J’ignore si cette vidéo fait effectivement le reportage de la mise à mort d’une dame, sénatrice, par des Ambazoniens. J’en ai vu d’autres, en tout cas, tout autant horribles, comme cette autre dame qu’on traînait nue au sol, et qu’on avait fusillée en tirant sur son sexe entrebâillé. Tu as recommandé aux soldats camerounais en service dans le NOSO de ne pas obéir aux ordres de la hiérarchie militaire. Voilà donc un cas concret : que préconises-tu ? À ton avis, le Cameroun doit-il rester Un et Indivisible, ou bien le Président de la République, en violation du prélude de la Constitution, doit-t-il accepter le principe de la sécession ? Tu as dit en effet : « Je suis contre la guerre du NOSO ». Est-ce une question de type « pour ou contre » ? Ça veut dire quoi, être contre la guerre du NOSO ? Que préconises-tu face à de telles atrocités ? C’est ça le problème.


Moi :

– Prof.,

Quand on se battait, Bahebeck, Essomba, moi et quelques autres pour que cette guerre ne soit pas amplifiée, vous disiez que nous combattons le régime ; que nous sommes des anti-patriotes. Voilà le résultat du silence complice, coupable, des universitaires : des assassinats répugnants commis par des monstres dont personne ne peut véritablement établir l’appartenance dans les différents camps qui s’affrontent dans l’ancien Southern Cameroons.

Prof.,


Comment pouvez-vous sensément vous intéresser aux conséquences que sont ces horreurs sans s’intéresser aux causes et aux solutions efficaces pour mettre un terme à ce carnage ? Je n’ai pas à dire au gouvernement ce qu’ils ont à faire, puisqu’ils disent qu’ils maîtrisent leur sujet. Mais j’analyse la situation en fonction de ce que les repères de notre histoire me permettent de comprendre et de l’horizon historique que cette conjoncture permet de baliser. Cette guerre est une bêtise absolue que le régime (certains faucons bien identifiés) et les réseaux françafricains entretiennent pour se remplir les poches et préparer sereinement la transition. Je ne vais donc pas accepter de jouer aux penseurs de l’émotion pour leur rendre service. Non !
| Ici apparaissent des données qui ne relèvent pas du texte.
<file path="config.mk">
export PLATFORM = sky130hd
export DESIGN_NAME = uart_cfg_rx
export DESIGN_NICKNAME = d
export VERILOG_FILES = /design/src/rtl/uart_pkg.sv /design/src/rtl/uart_rx_byte.sv /design/src/rtl/uart_cfg_rx.sv
export SDC_FILE = /design/constraint.sdc
export NUM_CORES = 1
export LEC_CHECK = 0
export BUFFER_PORTS_ARGS = -buffer_cell sky130_fd_sc_hd__buf_2
export CORE_MARGIN = 3
export CORE_UTILIZATION = 28
export CTS_CLUSTER_SIZE = 28
export DETAILED_ROUTE_END_ITERATION = 8
export PLACE_DENSITY = 0.42
export SYNTH_ARGS = -nofsm -noshare
export SYNTH_HDL_FRONTEND = slang
export SYNTH_SLANG_ARGS = --single-unit
</file>
<file path="constraint.sdc">
create_clock -name clk -period 5.4 [get_ports clk]
set_input_delay 0.27 -clock clk [delete_from_list [all_inputs] [get_ports clk]]
set_output_delay 0.27 -clock clk [all_outputs]
set_load 0.01 [all_outputs]
</file>
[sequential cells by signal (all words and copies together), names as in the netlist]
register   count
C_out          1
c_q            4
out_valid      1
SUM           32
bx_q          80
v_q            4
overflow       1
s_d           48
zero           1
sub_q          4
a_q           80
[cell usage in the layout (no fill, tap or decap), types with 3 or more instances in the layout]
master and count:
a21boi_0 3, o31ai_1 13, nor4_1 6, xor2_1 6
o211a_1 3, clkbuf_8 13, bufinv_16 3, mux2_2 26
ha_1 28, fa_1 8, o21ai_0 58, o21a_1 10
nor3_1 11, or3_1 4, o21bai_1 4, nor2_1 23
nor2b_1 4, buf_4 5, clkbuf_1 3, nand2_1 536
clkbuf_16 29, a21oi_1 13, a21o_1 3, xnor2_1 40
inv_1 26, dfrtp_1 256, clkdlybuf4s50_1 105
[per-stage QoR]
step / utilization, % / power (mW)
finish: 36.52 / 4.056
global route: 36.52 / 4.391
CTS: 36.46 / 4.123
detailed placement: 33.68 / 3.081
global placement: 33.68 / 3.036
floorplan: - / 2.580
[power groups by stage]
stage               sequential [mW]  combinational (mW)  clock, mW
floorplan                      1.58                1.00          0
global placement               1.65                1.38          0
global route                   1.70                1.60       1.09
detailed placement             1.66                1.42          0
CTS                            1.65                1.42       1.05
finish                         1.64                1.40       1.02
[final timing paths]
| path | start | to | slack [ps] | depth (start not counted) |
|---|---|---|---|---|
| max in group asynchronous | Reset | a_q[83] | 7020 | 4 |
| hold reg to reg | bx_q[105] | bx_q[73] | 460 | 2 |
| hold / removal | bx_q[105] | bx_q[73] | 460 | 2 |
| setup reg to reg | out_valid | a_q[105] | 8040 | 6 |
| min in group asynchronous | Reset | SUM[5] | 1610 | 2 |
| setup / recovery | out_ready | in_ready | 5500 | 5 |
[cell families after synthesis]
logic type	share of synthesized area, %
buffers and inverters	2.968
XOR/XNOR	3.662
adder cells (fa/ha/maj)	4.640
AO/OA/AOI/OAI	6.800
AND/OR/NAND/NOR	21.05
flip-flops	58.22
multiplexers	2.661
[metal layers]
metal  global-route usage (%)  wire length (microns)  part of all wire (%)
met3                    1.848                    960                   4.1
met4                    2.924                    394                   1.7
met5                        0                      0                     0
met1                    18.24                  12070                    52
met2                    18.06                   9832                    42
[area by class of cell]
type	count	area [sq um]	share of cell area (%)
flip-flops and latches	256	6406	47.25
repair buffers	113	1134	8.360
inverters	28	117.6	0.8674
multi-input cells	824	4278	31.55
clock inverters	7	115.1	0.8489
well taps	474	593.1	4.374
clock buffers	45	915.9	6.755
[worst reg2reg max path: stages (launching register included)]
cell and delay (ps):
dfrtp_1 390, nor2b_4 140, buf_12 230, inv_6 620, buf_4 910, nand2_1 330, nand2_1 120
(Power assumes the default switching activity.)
$ cat src/rtl/shared_pkg.sv
// Bus widths and APB master state encoding shared across the APB subsystem.
package shared_pkg;
  localparam int unsigned ADDR_WIDTH = 32;
  localparam int unsigned DATA_WIDTH = 32;
  localparam int unsigned STRB_WIDTH = DATA_WIDTH / 8;

  typedef enum logic [1:0] {IDLE, SETUP, ACCESS} apb_mst_state_e;
endpackage

$ cat src/rtl/rr_arbiter.sv
// Combinational round-robin arbiter: first set request at or after ptr, wrapping.
module rr_arbiter #(
  parameter int unsigned NUM_REQ = 4
) (
  input  logic [NUM_REQ-1:0]         req,
  input  logic [$clog2(NUM_REQ)-1:0] ptr,
  output logic [NUM_REQ-1:0]         grant,
  output logic [$clog2(NUM_REQ)-1:0] idx,
  output logic                       any
);
  localparam int unsigned IDX_W = $clog2(NUM_REQ);

  logic [IDX_W-1:0] cand;

  always_comb begin
    grant = '0;
    idx   = '0;
    any   = 1'b0;
    cand  = '0;
    for (int unsigned i = 0; i < NUM_REQ; i++) begin
      cand = IDX_W'((32'(ptr) + i) % NUM_REQ);
      if (!any && req[cand]) begin
        any         = 1'b1;
        grant[cand] = 1'b1;
        idx         = cand;
      end
    end
  end
endmodule

$ cat src/rtl/apb_master_arbiter.sv
// Round-robin APB master: shares one APB slave between NUM_REQ requesters,
// with a wait-state timeout so a hung slave cannot lock the bus.
module apb_master_arbiter
  import shared_pkg::*;
#(
  parameter int unsigned NUM_REQ        = 4,
  parameter int unsigned TIMEOUT_CYCLES = 16
) (
  input  logic                          PCLK,
  input  logic                          PRESET,
  input  logic [NUM_REQ-1:0]            req_valid,
  output logic [NUM_REQ-1:0]            req_ready,
  input  logic [NUM_REQ*ADDR_WIDTH-1:0] req_addr,
  input  logic [NUM_REQ-1:0]            req_write,
  input  logic [NUM_REQ*DATA_WIDTH-1:0] req_wdata,
  input  logic [NUM_REQ*STRB_WIDTH-1:0] req_strb,
  output logic [NUM_REQ-1:0]            rsp_valid,
  output logic [DATA_WIDTH-1:0]         rsp_rdata,
  output logic                          rsp_err,
  output logic [ADDR_WIDTH-1:0]         PADDR,
  output logic                          PSELx,
  output logic                          PENABLE,
  output logic                          PWRITE,
  output logic [DATA_WIDTH-1:0]         PWDATA,
  output logic [STRB_WIDTH-1:0]         PSTRB,
  input  logic                          PREADY,
  input  logic [DATA_WIDTH-1:0]         PRDATA,
  input  logic                          PSLVERR
);
  localparam int unsigned IDX_W = $clog2(NUM_REQ);
  localparam int unsigned CNT_W = $clog2(TIMEOUT_CYCLES + 1);

  apb_mst_state_e     state;
  logic [IDX_W-1:0]   rr_ptr;
  logic [IDX_W-1:0]   gnt_idx;
  logic [CNT_W-1:0]   tmo_cnt;
  logic [NUM_REQ-1:0] arb_grant;
  logic [IDX_W-1:0]   arb_idx;
  logic               arb_any;

  rr_arbiter #(
    .NUM_REQ(NUM_REQ)
  ) u_rr_arbiter (
    .req  (req_valid),
    .ptr  (rr_ptr),
    .grant(arb_grant),
    .idx  (arb_idx),
    .any  (arb_any)
  );

  // Accept is combinational so the request is consumed in the grant cycle itself.
  assign req_ready = (state == IDLE && !PRESET) ? arb_grant : '0;

  always_ff @(posedge PCLK) begin
    if (PRESET) begin
      state     <= IDLE;
      rr_ptr    <= '0;
      gnt_idx   <= '0;
      tmo_cnt   <= '0;
      PADDR     <= '0;
      PSELx     <= 1'b0;
      PENABLE   <= 1'b0;
      PWRITE    <= 1'b0;
      PWDATA    <= '0;
      PSTRB     <= '0;
      rsp_valid <= '0;
      rsp_rdata <= '0;
      rsp_err   <= 1'b0;
    end else begin
      rsp_valid <= '0;
      rsp_rdata <= '0;
      rsp_err   <= 1'b0;
      unique case (state)
        IDLE: begin
          if (arb_any) begin
            gnt_idx <= arb_idx;
            rr_ptr  <= (arb_idx == IDX_W'(NUM_REQ - 1)) ? '0 : arb_idx + 1'b1;
            PADDR   <= req_addr[arb_idx*ADDR_WIDTH +: ADDR_WIDTH];
            PWRITE  <= req_write[arb_idx];
            // Write data and strobes are forced to zero on reads.
            PWDATA  <= req_write[arb_idx] ? req_wdata[arb_idx*DATA_WIDTH +: DATA_WIDTH] : '0;
            PSTRB   <= req_write[arb_idx] ? req_strb[arb_idx*STRB_WIDTH +: STRB_WIDTH] : '0;
            PSELx   <= 1'b1;
            state   <= SETUP;
          end
        end
        SETUP: begin
          PENABLE <= 1'b1;
          tmo_cnt <= '0;
          state   <= ACCESS;
        end
        ACCESS: begin
          if (PREADY) begin
            rsp_valid <= NUM_REQ'(1) << gnt_idx;
            rsp_rdata <= PWRITE ? '0 : PRDATA;
            rsp_err   <= PSLVERR;
            PSELx     <= 1'b0;
            PENABLE   <= 1'b0;
            state     <= IDLE;
          end else if (tmo_cnt == CNT_W'(TIMEOUT_CYCLES - 1)) begin
            rsp_valid <= NUM_REQ'(1) << gnt_idx;
            rsp_err   <= 1'b1;
            PSELx     <= 1'b0;
            PENABLE   <= 1'b0;
            state     <= IDLE;
          end else begin
            tmo_cnt <= tmo_cnt + 1'b1;
          end
        end
        default: state <= IDLE;
      endcase
    end
  end
endmodule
C’est, au moins, un mensonge de dire que j’avais demandé aux soldats de ne pas obéir aux ordres de la hiérarchie militaire, au pire, c’est de la calomnie. J’avais dit et je l’ai répété devant mes bourreaux à la SEMIL : JE DEMANDE AUX SOLDATS DE NE PAS OBÉIR AUX ORDRES ILLÉGAUX ET ILLÉGITIMES. Ça veut dire, en langage de quartier, ceci : si tu es un soldat engagé dans le champ de bataille et que ton Chef te demande de brûler les maisons des gens, de torturer, de tuer des gens désarmés, de profaner des cadavres, comme le font d’authentiques criminels, NE LE FAIS PAS PARCE QUE C’EST TON SUPÉRIEUR HIÉRARCHIQUE, parce que tu vas en répondre tout seul. La responsabilité, dans ce cas, est individuelle.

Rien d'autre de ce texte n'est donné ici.